PROBLEM DESCRIPTION: Search the entries for the word "wire" and return every line where it is found.

[Records contained in a dataset]
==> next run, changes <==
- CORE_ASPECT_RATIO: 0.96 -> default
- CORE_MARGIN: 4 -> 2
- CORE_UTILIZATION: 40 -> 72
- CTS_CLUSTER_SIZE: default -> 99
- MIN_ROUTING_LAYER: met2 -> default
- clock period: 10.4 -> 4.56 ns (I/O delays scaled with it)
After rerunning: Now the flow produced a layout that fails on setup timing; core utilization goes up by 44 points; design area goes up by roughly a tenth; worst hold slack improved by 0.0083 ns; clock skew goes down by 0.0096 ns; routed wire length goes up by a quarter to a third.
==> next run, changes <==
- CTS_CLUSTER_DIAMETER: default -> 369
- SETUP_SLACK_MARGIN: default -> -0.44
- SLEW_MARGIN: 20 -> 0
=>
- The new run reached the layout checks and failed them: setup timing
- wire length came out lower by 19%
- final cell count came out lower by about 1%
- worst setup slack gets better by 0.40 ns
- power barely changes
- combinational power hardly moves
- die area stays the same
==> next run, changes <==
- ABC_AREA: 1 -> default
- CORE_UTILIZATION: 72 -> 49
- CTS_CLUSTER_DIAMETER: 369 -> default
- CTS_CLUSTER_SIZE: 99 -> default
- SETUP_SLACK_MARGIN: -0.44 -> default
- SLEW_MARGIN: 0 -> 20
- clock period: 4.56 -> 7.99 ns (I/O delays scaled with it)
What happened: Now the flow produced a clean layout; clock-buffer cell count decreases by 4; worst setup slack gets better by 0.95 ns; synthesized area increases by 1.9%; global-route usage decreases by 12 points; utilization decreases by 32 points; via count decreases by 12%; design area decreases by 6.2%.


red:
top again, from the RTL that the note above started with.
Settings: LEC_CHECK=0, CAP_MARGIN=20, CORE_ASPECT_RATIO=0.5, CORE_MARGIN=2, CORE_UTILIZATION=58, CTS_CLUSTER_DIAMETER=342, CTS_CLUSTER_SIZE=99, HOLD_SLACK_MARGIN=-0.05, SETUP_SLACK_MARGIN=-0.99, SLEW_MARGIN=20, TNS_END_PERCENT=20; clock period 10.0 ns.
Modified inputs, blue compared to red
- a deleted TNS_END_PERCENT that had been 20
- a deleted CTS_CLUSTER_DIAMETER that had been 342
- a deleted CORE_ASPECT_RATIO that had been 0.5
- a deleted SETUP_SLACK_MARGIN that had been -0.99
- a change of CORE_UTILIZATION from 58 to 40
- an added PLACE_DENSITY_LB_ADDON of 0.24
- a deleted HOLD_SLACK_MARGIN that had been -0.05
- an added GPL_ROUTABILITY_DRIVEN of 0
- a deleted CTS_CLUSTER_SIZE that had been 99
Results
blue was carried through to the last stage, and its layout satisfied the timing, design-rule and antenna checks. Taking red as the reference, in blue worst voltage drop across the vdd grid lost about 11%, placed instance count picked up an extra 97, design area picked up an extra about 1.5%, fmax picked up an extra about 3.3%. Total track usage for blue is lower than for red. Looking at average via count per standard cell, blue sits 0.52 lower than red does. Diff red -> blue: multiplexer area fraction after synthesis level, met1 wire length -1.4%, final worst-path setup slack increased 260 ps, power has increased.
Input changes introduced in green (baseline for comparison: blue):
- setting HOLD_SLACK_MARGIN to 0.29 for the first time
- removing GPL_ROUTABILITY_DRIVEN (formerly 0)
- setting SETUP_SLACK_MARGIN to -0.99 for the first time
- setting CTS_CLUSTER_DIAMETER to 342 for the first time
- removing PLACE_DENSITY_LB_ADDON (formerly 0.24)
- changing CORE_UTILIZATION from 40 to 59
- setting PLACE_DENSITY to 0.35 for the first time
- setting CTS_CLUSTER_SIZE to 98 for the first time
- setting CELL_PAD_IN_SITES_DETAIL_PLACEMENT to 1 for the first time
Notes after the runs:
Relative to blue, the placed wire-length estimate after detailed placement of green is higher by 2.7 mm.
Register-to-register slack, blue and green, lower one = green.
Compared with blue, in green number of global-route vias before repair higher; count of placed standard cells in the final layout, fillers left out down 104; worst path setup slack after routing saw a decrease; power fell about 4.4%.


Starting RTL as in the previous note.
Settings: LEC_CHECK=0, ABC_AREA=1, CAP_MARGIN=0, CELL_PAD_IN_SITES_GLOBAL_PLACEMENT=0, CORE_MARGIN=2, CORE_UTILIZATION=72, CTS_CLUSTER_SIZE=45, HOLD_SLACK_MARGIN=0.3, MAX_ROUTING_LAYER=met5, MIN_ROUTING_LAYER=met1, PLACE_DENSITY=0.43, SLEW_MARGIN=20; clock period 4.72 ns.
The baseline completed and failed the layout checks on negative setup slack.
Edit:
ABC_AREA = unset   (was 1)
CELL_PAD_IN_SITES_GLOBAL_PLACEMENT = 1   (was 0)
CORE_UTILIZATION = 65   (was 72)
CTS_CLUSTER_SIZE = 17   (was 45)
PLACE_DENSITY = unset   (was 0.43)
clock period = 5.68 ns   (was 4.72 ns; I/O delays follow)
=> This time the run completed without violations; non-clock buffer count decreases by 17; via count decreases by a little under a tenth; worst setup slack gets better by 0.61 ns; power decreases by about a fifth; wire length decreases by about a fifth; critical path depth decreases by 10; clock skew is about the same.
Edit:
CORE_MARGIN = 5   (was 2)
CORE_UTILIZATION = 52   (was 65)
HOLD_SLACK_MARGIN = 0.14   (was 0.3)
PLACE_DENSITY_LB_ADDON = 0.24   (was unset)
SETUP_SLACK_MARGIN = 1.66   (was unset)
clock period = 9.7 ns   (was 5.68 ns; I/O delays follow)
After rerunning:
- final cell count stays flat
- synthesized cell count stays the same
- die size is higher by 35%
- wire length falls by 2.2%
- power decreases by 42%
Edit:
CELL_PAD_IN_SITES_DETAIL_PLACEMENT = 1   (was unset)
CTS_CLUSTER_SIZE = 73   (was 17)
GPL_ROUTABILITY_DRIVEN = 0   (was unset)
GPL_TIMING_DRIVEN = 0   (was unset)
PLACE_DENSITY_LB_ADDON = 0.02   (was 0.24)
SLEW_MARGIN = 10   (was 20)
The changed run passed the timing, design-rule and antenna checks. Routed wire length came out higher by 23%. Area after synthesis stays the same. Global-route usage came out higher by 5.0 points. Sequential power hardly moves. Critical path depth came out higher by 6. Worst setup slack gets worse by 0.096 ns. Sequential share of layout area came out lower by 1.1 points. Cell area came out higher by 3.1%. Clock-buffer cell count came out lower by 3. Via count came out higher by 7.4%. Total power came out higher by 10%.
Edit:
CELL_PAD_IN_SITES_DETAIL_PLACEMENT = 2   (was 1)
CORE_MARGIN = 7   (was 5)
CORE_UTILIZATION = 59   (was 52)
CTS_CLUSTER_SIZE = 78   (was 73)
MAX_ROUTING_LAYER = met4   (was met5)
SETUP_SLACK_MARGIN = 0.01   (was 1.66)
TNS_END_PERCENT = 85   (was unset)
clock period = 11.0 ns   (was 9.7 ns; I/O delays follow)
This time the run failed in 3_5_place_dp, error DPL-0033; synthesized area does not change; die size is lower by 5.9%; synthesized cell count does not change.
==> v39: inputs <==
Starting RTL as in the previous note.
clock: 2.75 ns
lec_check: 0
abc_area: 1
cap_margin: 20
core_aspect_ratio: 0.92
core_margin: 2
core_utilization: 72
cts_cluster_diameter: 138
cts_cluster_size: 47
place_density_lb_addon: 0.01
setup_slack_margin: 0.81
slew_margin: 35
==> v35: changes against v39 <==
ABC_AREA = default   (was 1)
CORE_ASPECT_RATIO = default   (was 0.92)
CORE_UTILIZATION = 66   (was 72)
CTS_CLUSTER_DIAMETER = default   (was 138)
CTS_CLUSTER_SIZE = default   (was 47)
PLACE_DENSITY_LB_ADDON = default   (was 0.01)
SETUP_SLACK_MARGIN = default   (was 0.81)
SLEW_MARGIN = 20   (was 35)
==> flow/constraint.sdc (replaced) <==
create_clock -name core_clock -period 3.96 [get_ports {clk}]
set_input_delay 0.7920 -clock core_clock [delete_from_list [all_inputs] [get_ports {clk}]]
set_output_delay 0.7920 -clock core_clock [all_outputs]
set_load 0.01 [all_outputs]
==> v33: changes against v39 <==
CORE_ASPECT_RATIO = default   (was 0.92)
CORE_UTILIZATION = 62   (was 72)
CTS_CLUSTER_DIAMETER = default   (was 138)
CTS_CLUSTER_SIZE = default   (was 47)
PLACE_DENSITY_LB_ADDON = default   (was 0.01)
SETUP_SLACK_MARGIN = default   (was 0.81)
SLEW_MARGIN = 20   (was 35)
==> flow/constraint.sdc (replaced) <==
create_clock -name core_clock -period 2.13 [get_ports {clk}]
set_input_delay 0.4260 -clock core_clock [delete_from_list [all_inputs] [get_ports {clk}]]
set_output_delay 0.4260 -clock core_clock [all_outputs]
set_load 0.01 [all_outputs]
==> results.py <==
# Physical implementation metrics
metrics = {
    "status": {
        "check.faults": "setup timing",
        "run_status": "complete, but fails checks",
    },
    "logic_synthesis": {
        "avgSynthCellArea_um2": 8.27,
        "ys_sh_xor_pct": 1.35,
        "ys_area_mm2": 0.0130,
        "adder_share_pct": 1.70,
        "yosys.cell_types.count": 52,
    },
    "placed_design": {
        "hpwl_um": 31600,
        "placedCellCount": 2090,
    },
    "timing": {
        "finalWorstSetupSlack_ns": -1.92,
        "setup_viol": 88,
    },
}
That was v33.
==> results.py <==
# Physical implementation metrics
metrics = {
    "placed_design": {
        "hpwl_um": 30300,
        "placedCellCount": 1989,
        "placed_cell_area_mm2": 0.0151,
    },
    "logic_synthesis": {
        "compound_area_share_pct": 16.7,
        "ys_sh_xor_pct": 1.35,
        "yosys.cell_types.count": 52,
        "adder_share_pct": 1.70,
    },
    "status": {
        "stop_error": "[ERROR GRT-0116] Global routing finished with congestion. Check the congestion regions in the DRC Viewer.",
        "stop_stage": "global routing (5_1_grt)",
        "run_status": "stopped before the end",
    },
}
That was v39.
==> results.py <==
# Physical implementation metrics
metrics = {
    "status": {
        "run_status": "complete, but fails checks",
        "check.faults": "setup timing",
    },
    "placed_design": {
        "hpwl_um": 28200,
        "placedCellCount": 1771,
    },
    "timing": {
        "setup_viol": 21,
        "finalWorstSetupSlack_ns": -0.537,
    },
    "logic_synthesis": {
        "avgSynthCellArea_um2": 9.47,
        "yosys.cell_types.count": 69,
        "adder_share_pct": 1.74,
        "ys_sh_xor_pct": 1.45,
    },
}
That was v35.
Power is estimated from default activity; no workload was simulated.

PROBLEM SOLUTION:
After rerunning: Now the flow produced a layout that fails on setup timing; core utilization goes up by 44 points; design area goes up by roughly a tenth; worst hold slack improved by 0.0083 ns; clock skew goes down by 0.0096 ns; routed wire length goes up by a quarter to a third.
- wire length came out lower by 19%
blue was carried through to the last stage, and its layout satisfied the timing, design-rule and antenna checks. Taking red as the reference, in blue worst voltage drop across the vdd grid lost about 11%, placed instance count picked up an extra 97, design area picked up an extra about 1.5%, fmax picked up an extra about 3.3%. Total track usage for blue is lower than for red. Looking at average via count per standard cell, blue sits 0.52 lower than red does. Diff red -> blue: multiplexer area fraction after synthesis level, met1 wire length -1.4%, final worst-path setup slack increased 260 ps, power has increased.
Relative to blue, the placed wire-length estimate after detailed placement of green is higher by 2.7 mm.
=> This time the run completed without violations; non-clock buffer count decreases by 17; via count decreases by a little under a tenth; worst setup slack gets better by 0.61 ns; power decreases by about a fifth; wire length decreases by about a fifth; critical path depth decreases by 10; clock skew is about the same.
- wire length falls by 2.2%
The changed run passed the timing, design-rule and antenna checks. Routed wire length came out higher by 23%. Area after synthesis stays the same. Global-route usage came out higher by 5.0 points. Sequential power hardly moves. Critical path depth came out higher by 6. Worst setup slack gets worse by 0.096 ns. Sequential share of layout area came out lower by 1.1 points. Cell area came out higher by 3.1%. Clock-buffer cell count came out lower by 3. Via count came out higher by 7.4%. Total power came out higher by 10%.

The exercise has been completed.